Vero. In un momento in cui perfino lo Stato si offre ai capitali cinesi, non sarebbe stato difficile trovare un acquirente per un'azienda oltretutto reduce da una cura di cavallo a cui l'ha dovuta sottoporre per sei anni (era questo il suo compito) il manager Massimo Brunelli. E che forse ora ha gambe meno robuste ma più agili per correre in un mercato che assomiglia una giungla frenetica e piena di trappole.
In questo periodo è stato venduto un patrimonio immobiliare aziendale di un valore da far venire le vertigini, sono stati sacrificati posti di lavoro, applicati contratti di solidarietà. Tutti hanno dovuto contribuire al tentativo di risanamento: Anche Moritz Mantero, che con un altro gesto degno del testardo che è, ha versato nell'azienda che porta il suo nome, quello di suo padre, di suo nonno e di suo figlio, una parte cospicua del suo patrimonio personale. Di fronte a una scelta del genere, spesso nelle famiglie si creano fratture. In casa Mantero, evidentemente, non è andata così.
Franco ha voluto condividere la testardaggine del padre. Si vede che ce l'hanno nel sangue questo vizio. Non c'è da invidiarlo. E come un ufficiale fresco di accademia (anche se in realtà qualche esperienza di navigazione già l'ha fatta) che prende il comando di una nave mentre infuria la peggiore delle tempeste. Dovrà cercare di condurla in porto con tutto l'equipaggio.

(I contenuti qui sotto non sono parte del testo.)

`config.mk`:
```
export PLATFORM = sky130hd
export DESIGN_NAME = signed_addsub_seq
export DESIGN_NICKNAME = d
export VERILOG_FILES = /design/src/rtl/signed_addsub_pkg.sv /design/src/rtl/sm_conv.sv /design/src/rtl/signed_addsub_seq.sv
export SDC_FILE = /design/constraint.sdc
export NUM_CORES = 1
export LEC_CHECK = 0
export BUFFER_PORTS_ARGS = -buffer_cell sky130_fd_sc_hd__buf_2
export CORE_MARGIN = 1
export CORE_UTILIZATION = 55
export CTS_BUF_LIST = sky130_fd_sc_hd__clkbuf_2
export DETAILED_ROUTE_END_ITERATION = 8
export GPL_TIMING_DRIVEN = 0
export PLACE_DENSITY = 0.77
export SETUP_SLACK_MARGIN = 0.02
export SLEW_MARGIN = 0
export SYNTH_ARGS = -nofsm -noshare
export SYNTH_HDL_FRONTEND = slang
export SYNTH_SLANG_ARGS = --single-unit
```
`constraint.sdc`:
```
create_clock -name clk -period 4.6 [get_ports clk]
set_clock_uncertainty 0.1 [all_clocks]
set_input_delay 0.23 -clock clk [delete_from_list [all_inputs] [get_ports clk]]
set_output_delay 0.23 -clock clk [all_outputs]
set_load 0.01 [all_outputs]
```
**config.mk**
```make
export PLATFORM = sky130hd
export DESIGN_NAME = flag_cond_unit_flat
export DESIGN_NICKNAME = d
export VERILOG_FILES = /design/src/rtl/flag_cond_unit_if.sv /design/src/rtl/flag_cond_unit.sv /design/src/flat_wrapper.sv
export SDC_FILE = /design/constraint.sdc
export NUM_CORES = 1
export LEC_CHECK = 0
export CAP_MARGIN = 5
export CORE_AREA = 2 2 39 41
export DETAILED_ROUTE_END_ITERATION = 16
export DIE_AREA = 0 0 41 43
export PLACE_DENSITY = 0.65
export SYNTH_ARGS = -nofsm -noshare
export SYNTH_HDL_FRONTEND = slang
export SYNTH_SLANG_ARGS = --single-unit
```
**constraint.sdc**
```tcl
create_clock -name clk -period 1.75 [get_ports clk]
set_clock_uncertainty 0.1 [all_clocks]
set_input_delay 0.175 -clock clk [delete_from_list [all_inputs] [get_ports clk]]
set_output_delay 0.175 -clock clk [all_outputs]
set_load 0.01 [all_outputs]
```
**src/rtl/flag_cond_unit_if.sv**
```systemverilog
// Signal bundle between the pipeline (master) and the NZCV flag / condition unit (slave).
interface flag_cond_unit_if;
    logic       alu_negative;
    logic       alu_zero;
    logic       alu_overflow;
    logic       alu_carry_out;
    logic       ex_valid;
    logic       ex_set_flags;
    logic       stall;
    logic       flush;
    logic       cond_req;
    logic [3:0] cond_code;
    logic [3:0] flags_q;
    logic       cond_valid;
    logic       cond_true;
    logic       cond_stall;

    modport master (
        output alu_negative, alu_zero, alu_overflow, alu_carry_out,
        output ex_valid, ex_set_flags, stall, flush, cond_req, cond_code,
        input  flags_q, cond_valid, cond_true, cond_stall
    );

    modport slave (
        input  alu_negative, alu_zero, alu_overflow, alu_carry_out,
        input  ex_valid, ex_set_flags, stall, flush, cond_req, cond_code,
        output flags_q, cond_valid, cond_true, cond_stall
    );
endinterface

```
**src/rtl/flag_cond_unit.sv**
```systemverilog
// Architectural NZCV register plus B.cond evaluator; the EX->ID flag hazard is
// resolved either by bypassing live ALU flags or by a one-cycle decode stall.
module flag_cond_unit #(
    parameter bit FORWARD = 1'b1
) (
    input logic             clk,
    input logic             reset,
    flag_cond_unit_if.slave bus
);
    logic [3:0] flags_r;
    logic [3:0] live_flags;
    logic [3:0] eval_flags;
    logic       hazard;
    logic       cond_hit;
    logic       valid;
    logic       stall_req;

    assign live_flags = {bus.alu_negative, bus.alu_zero, bus.alu_carry_out, bus.alu_overflow};
    assign hazard     = bus.ex_valid & bus.ex_set_flags;

    always_ff @(posedge clk) begin
        if (reset) begin
            flags_r <= '0;
        end else if (hazard && !bus.stall) begin
            flags_r <= live_flags;
        end
    end

    // f = {N,Z,C,V}
    function automatic logic cond_eval(input logic [3:0] code, input logic [3:0] f);
        logic n, z, c, v;
        n = f[3];
        z = f[2];
        c = f[1];
        v = f[0];
        case (code)
            4'h0:    return z;
            4'h1:    return !z;
            4'h2:    return c;
            4'h3:    return !c;
            4'h4:    return n;
            4'h5:    return !n;
            4'h6:    return v;
            4'h7:    return !v;
            4'h8:    return c && !z;
            4'h9:    return !c || z;
            4'hA:    return n == v;
            4'hB:    return n != v;
            4'hC:    return !z && (n == v);
            4'hD:    return z || (n != v);
            default: return 1'b1;
        endcase
    endfunction

    assign cond_hit = cond_eval(bus.cond_code, eval_flags);

    generate
        if (FORWARD) begin : g_bypass
            assign eval_flags = hazard ? live_flags : flags_r;

            always_comb begin
                valid     = bus.cond_req & ~bus.flush & ~reset;
                stall_req = 1'b0;
            end
        end else begin : g_stall
            typedef enum logic {IDLE, WAIT} state_t;
            state_t state, state_next;

            // In WAIT the hazarding write has already landed in flags_r.
            assign eval_flags = flags_r;

            always_ff @(posedge clk) begin
                if (reset) begin
                    state <= IDLE;
                end else if (!bus.stall) begin
                    state <= state_next;
                end
            end

            always_comb begin
                state_next = state;
                valid      = 1'b0;
                stall_req  = 1'b0;
                case (state)
                    IDLE: begin
                        if (bus.cond_req && !bus.flush) begin
                            if (hazard) begin
                                stall_req  = 1'b1;
                                state_next = WAIT;
                            end else begin
                                valid = 1'b1;
                            end
                        end
                    end
                    WAIT: begin
                        valid      = ~bus.flush;
                        state_next = IDLE;
                    end
                    default: state_next = IDLE;
                endcase
                if (reset) begin
                    valid     = 1'b0;
                    stall_req = 1'b0;
                end
            end
        end
    endgenerate

    assign bus.flags_q    = flags_r;
    assign bus.cond_valid = valid;
    assign bus.cond_true  = valid & cond_hit;
    assign bus.cond_stall = stall_req;
endmodule

```
**src/flat_wrapper.sv**
```systemverilog
// flat-port wrapper written by rule: the top's interface ports become plain ports
module flag_cond_unit_flat 
#(
    parameter bit FORWARD = 1'b1
)
  (clk, reset, bus_alu_negative, bus_alu_zero, bus_alu_overflow, bus_alu_carry_out, bus_ex_valid, bus_ex_set_flags, bus_stall, bus_flush, bus_cond_req, bus_cond_code, bus_flags_q, bus_cond_valid, bus_cond_true, bus_cond_stall);
  flag_cond_unit_if bus_i ();
  input logic clk;
  input logic reset;
  input wire logic [$bits(bus_i.alu_negative)-1:0] bus_alu_negative;
  input wire logic [$bits(bus_i.alu_zero)-1:0] bus_alu_zero;
  input wire logic [$bits(bus_i.alu_overflow)-1:0] bus_alu_overflow;
  input wire logic [$bits(bus_i.alu_carry_out)-1:0] bus_alu_carry_out;
  input wire logic [$bits(bus_i.ex_valid)-1:0] bus_ex_valid;
  input wire logic [$bits(bus_i.ex_set_flags)-1:0] bus_ex_set_flags;
  input wire logic [$bits(bus_i.stall)-1:0] bus_stall;
  input wire logic [$bits(bus_i.flush)-1:0] bus_flush;
  input wire logic [$bits(bus_i.cond_req)-1:0] bus_cond_req;
  input wire logic [$bits(bus_i.cond_code)-1:0] bus_cond_code;
  output wire logic [$bits(bus_i.flags_q)-1:0] bus_flags_q;
  output wire logic [$bits(bus_i.cond_valid)-1:0] bus_cond_valid;
  output wire logic [$bits(bus_i.cond_true)-1:0] bus_cond_true;
  output wire logic [$bits(bus_i.cond_stall)-1:0] bus_cond_stall;
  assign bus_i.alu_negative = bus_alu_negative;
  assign bus_i.alu_zero = bus_alu_zero;
  assign bus_i.alu_overflow = bus_alu_overflow;
  assign bus_i.alu_carry_out = bus_alu_carry_out;
  assign bus_i.ex_valid = bus_ex_valid;
  assign bus_i.ex_set_flags = bus_ex_set_flags;
  assign bus_i.stall = bus_stall;
  assign bus_i.flush = bus_flush;
  assign bus_i.cond_req = bus_cond_req;
  assign bus_i.cond_code = bus_cond_code;
  assign bus_flags_q = bus_i.flags_q;
  assign bus_cond_valid = bus_i.cond_valid;
  assign bus_cond_true = bus_i.cond_true;
  assign bus_cond_stall = bus_i.cond_stall;
  flag_cond_unit #(.FORWARD(FORWARD)) u_core (.clk(clk), .reset(reset), .bus(bus_i));
endmodule
```
# Yosys cells after proc, flatten, opt, wreduce, memory -nomap -nowiden

Index checks and enable logic that the tools add are counted.

Bits in registers: 4
Input port bits: 15

Reduce and logical (&&, ||, !) cells: 11
Bitwise operators: 6
Eq/ne operators: 15
Multiplexer cells: 2

Operators by type and width:

| operator           | number |
|---|---|
| $eq 4x4->1 const B | 6 |
| $eq 4x3->1 const B | 4 |
| $pmux 1 s14        | 1 |
| $eq 4x2->1 const B | 2 |
| $logic_not 1->1    | 5 |
| $and 1x1->1        | 4 |
| $eq 4x1->1 const B | 1 |
| $logic_not 4->1    | 1 |
| $mux 4             | 1 |
| $logic_and 1x1->1  | 3 |
| $logic_or 1x1->1   | 2 |
| $not 1->1          | 2 |
| $eq 1x1->1         | 1 |
| $ne 1x1->1         | 1 |

# Depth between registers and ports, before layout

Word-level depth: 6
Depth in mapped cells: 6
Depth with buffers taken out: 5

# Least setup slack after synthesis

Ideal clock, no wire load.

Path kind: flip-flop to output port
Start: register u_core.flags_r[0], in the netlist u_core.bus.flags_q[0]
End: output port bus_cond_true
Stages on the path, launching flop included: 6
Path slack: 0.109 ns
Path buffers: 0
Data required time: 1.475 ns
Arrival time: 1.366 ns
Path through: dfxtp_1 -> xnor2_1 -> mux2i_2 -> o311ai_1 -> or3_1 -> a31oi_1

Longest elaborated chain between the ends: 5
Elaborated cells between the ends (all ways): 8
Those cells by class: eq/ne (2); mux (2); bitwise (1); reduce/logical (3)

Ends and longest elaborated chain:

| item                                                  | line                                       | text |
|---|---|---|
| start, declared                                       | flag_cond_unit.sv:10                       | `logic [3:0] flags_r;` |
| start signal, assigned                                | flag_cond_unit.sv:25                       | `flags_r <= live_flags;` |
| $mux 4 (*)                                            | flag_cond_unit.sv:59                       | `assign eval_flags = hazard ? live_flags : flags_r;` |
| $ne 1x1->1 or $eq 1x1->1 (tied branches)              | --                                         |  |
| $logic_or 1x1->1 or $logic_and 1x1->1 (tied branches) | flag_cond_unit.sv:50, flag_cond_unit.sv:49 |  |
| $pmux 1 s14 (*)                                       | flag_cond_unit.sv:36                       | `case (code)` |
| $and 1x1->1 (*)                                       | flag_cond_unit.sv:111                      | `assign bus.cond_true = valid & cond_hit;` |
| end, declared                                         | flat_wrapper.sv:22                         | `output wire logic [$bits(bus_i.cond_true)-1:0] bus_cond_true;` |

Mark *: on every way between the ends. The rest lies on a longest branch, timed or not.

# Final worst setup path

Start: input port bus_ex_set_flags
End: output port bus_cond_true

Longest elaborated chain between the ends: 6
Elaborated cells between the ends (all ways): 14
Those cells by class: eq/ne (2); mux (2); bitwise (2); reduce/logical (8)

Ends and longest elaborated chain:

| item                                           | line                                       | text |
|---|---|---|
| start, declared                                | flat_wrapper.sv:15                         | `input wire logic [$bits(bus_i.ex_set_flags)-1:0] bus_ex_set_flags;` |
| $and 1x1->1 (*)                                | flag_cond_unit.sv:19                       | `assign hazard = bus.ex_valid & bus.ex_set_flags;` |
| $mux 4 (*)                                     | flag_cond_unit.sv:59                       |  |
| $ne 1x1->1, or another cell as far along       | flag_cond_unit.sv:48, flag_cond_unit.sv:50 |  |
| $logic_or 1x1->1, or another cell as far along | flag_cond_unit.sv:50                       | `4'hD: return z \|\| (n != v);` |
| $pmux 1 s14 (*)                                | flag_cond_unit.sv:36                       |  |
| $and 1x1->1 (*)                                | flag_cond_unit.sv:111                      |  |

Marks and branches as above.

==> summary.txt <==
Route
  – Uppermost routed layer: met3
  – ANT nets after route: 0
  – Pre-antenna DRT Iters: 4
  – Wire length on met3: 33 µm
  – Routed WL per cell: 11.2 µm
  – Met1 Wirelength: 453 µm
  – Post-route DRC: 0
  – Drt total wl: 1100 µm
  – Vias per cell: 4.79
  – Vias post-DR: 469
  – DR WL met2: 612 µm
  – DRT iter0 DRCs: 3

Power
  – Net Sw Power: 0.0939 mW
  – Logic pwr share: 40.4%
  – Internal power: 0.257 mW
  – Power per cell area: 458 nW/µm²
  – Sequential power share: 28.0%
  – Clock share of power: 31.7%
  – Worst VDD drop: 0.310 mV
  – Sw Share: 26.8%
  – Leakage power: 0.367 nW

Placed design
  – Post-DP HPWL: 903 µm
  – Placed inst area: 701 µm²
  – GP Congestion: 0.748
  – PortBufs: 20

Clocking
  – Max Root-Sink Buffers: 2
  – Clk_lat worst skew: 0.23 ns
  – Cts hold-fix bufs: 0
  – CTS tree: done
  – H-tree depth: 1
  – Root buffer cell: clkbuf_4
  – Clock sinks: 4
  – Clock Pin Slew Worst Setup and Hold Paths: 0.03 ns
  – CTS Buf Count: 3

Synth
  – Netlist cell types: 28
  – Sequential area share after synthesis: 19.8%
  – Mapped Area: 404 µm²
  – Mapped Nets: 64
  – Synth area leaders: dfxtp_1 (20%), mux2i_1 (20%), nor2_1 (5.6%)
  – Post-Syn Area per Cell: 8.25 µm²
  – Post-synth ARST share: 0%
  – Leading cell type by number of instances after synthesis: mux2i_1
  – Synth area leader: dfxtp_1
  – Synth warn: 0
  – Most frequent cells after synthesis: mux2i_1 (8), nor2_1 (6), dfxtp_1 (4), inv_1 (4)
  – Synth top area share: 19.8%
  – Yosys reg bits: 4
  – Synth Instances: 49
  – Post-synth EDFFs: 0
  – Top_reg_cell synth: dfxtp_1

Setup path
  – Arrival time at the worst endpoint: 1.71 ns
  – Worst EP required: 1.47 ns
  – Startpoint types: input pin
  – Worst Setup End Kind: output pin
  – Critical path class: in2out
  – Crit path from: bus_ex_set_flags
  – Critical path fanouts, max: 5
  – Start of the worst register-to-register path: u_core.bus.flags_q[0]

Timing
  – RSZ-0062 raised after global routing: yes
  – Count of pins over their slew limit: 0
  – Final Setup Violations: 1
  – F_max: 0.504 GHz
  – Hold WS: 0.376 ns
  – Setup WS post-layout: -0.236 ns
  – Count of final hold-check violations: 0
  – Min cycle time layout: 1.99 ns
  – Tcrit/Tclk final: 113%

Floorplan
  – Total die area: 1760 µm²
  – Num ports: 22
  – Die Y: 43 µm
  – Die Span X: 41 µm
  – Row count: 14
  – Initial core utilization: 29.2%
  – Core area: 1380 µm²

Global routing
  – Global-route wire length before repair: 1710 µm
  – Grt ovf: 0
  – Initial antenna violation count: 0
  – Largest net degree at the start of global routing: 7
  – Vias in the first global route: 452
  – Total GRT Usage: 13.9%

Cells and area
  – Largest register FFs: 4
  – Final nets: 99
  – Register area: 82.6 µm²
  – Area growth from synthesis to layout: 89.5%
  – Diode count: 0
  – Filler Cell Count: 125
  – Post-Layout Inst Area: 766 µm²
  – Multi-input gate area: 329 µm²
  – Share of post-route cells with drive strength above 1: 36.6%

Outcome
  – Failing checks: setup timing
  – Outcome: complete, but fails checks

Hold path
  – Hold Crit Start: bus_alu_overflow
  – HP Class: in2reg

Flow run
  – Max Cap Viol: 0
[path summary, 6_finish.rpt]
kind                            slack (ns)                     to  cells after the start
worst max-delay path                 -0.24          bus_cond_true                      7
worst min-delay path                  0.38  u_core.bus.flags_q[0]                      4
worst max register to register        0.86  u_core.bus.flags_q[0]                      3
worst min register to register        0.50  u_core.bus.flags_q[2]                      3
[timing repair]
item	in CTS	in global routing
setup endpoints to repair	2	1
pin swaps	6	6
buffers inserted	1	0
gates resized for setup	13	7
[kinds of logic after synthesis]
logic type | after synthesis | share of synthesized area (%)
xor gates and xnor gates | 2 | 4.34
DFF | 4 | 19.8
AOI/OAI and AO/OA | 9 | 19.2
muxes | 10 | 26.9
and+or+nand+nor | 15 | 19.8
other | 1 | 0.928
buffers and inverters | 8 | 8.98
[cells in the final DEF, fill, tap and decap left out, types with 2 or more instances in the layout]
| cell | count |
|---|---|
| and3_2 | 2 |
| buf_4 | 13 |
| clkbuf_4 | 3 |
| clkdlybuf4s50_1 | 13 |
| dfxtp_1 | 2 |
| dfxtp_2 | 2 |
| dlygate4sd2_1 | 6 |
| inv_1 | 4 |
| mux2i_1 | 7 |
| mux2i_4 | 2 |
| nor2_1 | 6 |
[cell type report]
| class | count | area share, % |
|---|---|---|
| repair buffers | 34 | 38.7 |
| multi-input cells | 37 | 43.0 |
| well taps | 16 | 2.61 |
| clock buffers | 3 | 2.94 |
| inverters | 4 | 1.96 |
| flip-flops and latches | 4 | 10.8 |
[through the flow]
stage,worst slack (ns),power [mW],util [%],TNS [ns],instances
3_5_place_dp,-0.840,0.228,50.6,-1.03,94
6_report,-0.236,0.351,55.3,-0.236,98
3_3_place_gp,-0.795,0.227,50.6,-0.980,94
5_1_grt,-0.288,0.375,55.3,-0.288,98
4_1_cts,-0.286,0.345,52.6,-0.286,98
2_1_floorplan,0.109,0.156,-,0,49
[power by group through the flow]
| stage | clock, mW | sequential [mW] | combinational [mW] |
|---|---|---|---|
| CTS | 0.118 | 0.0976 | 0.129 |
| global route | 0.124 | 0.0983 | 0.152 |
| finish | 0.111 | 0.0982 | 0.142 |
| detailed placement | 0 | 0.0984 | 0.130 |
| global placement | 0 | 0.0982 | 0.128 |
| floorplan | 0 | 0.100 | 0.0560 |
[worst max-delay path, stage by stage]
cell and delay, ns:
dlygate4sd2_1 0.28, nand2_4 0.14, mux2i_4 0.28, o311ai_1 0.12
or3_1 0.38, a31oi_1 0.18, buf_2 0.16
[metal layers]
metal,up-vias,global-route usage (%)
li1,246,-
met1,215,15.4
met2,8,25.3
met3,0,1.57
met4,0,4.00
met5,-,0
(Power assumes the default switching activity.)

Certo, rispetto alla corazzata che era, ora la Mantero somiglia di più a un vascello. L'importante però è che continui a issare il vessillo comasco. Altri non hanno cambiato le rotte, ma le bandiere sì. Percorsi legittimi, forse senza alternative, ma diversi. Il vascello Mantero dovrà saper trasformarsi in corsaro, all'occorrenza. Ma oggi i mari sono questi. E non si può non augurare di cuore al comandante e all'equipaggio, con il suo carico di seta buon viaggio.
Perché in una Como che negli anni ha finito per perdere tutto o quasi, sapere che la Mantero resterà ai Mantero è, comunque la si voglia vedere e qualunque potrà essere l'esito di questa scommessa, un segnale di speranza.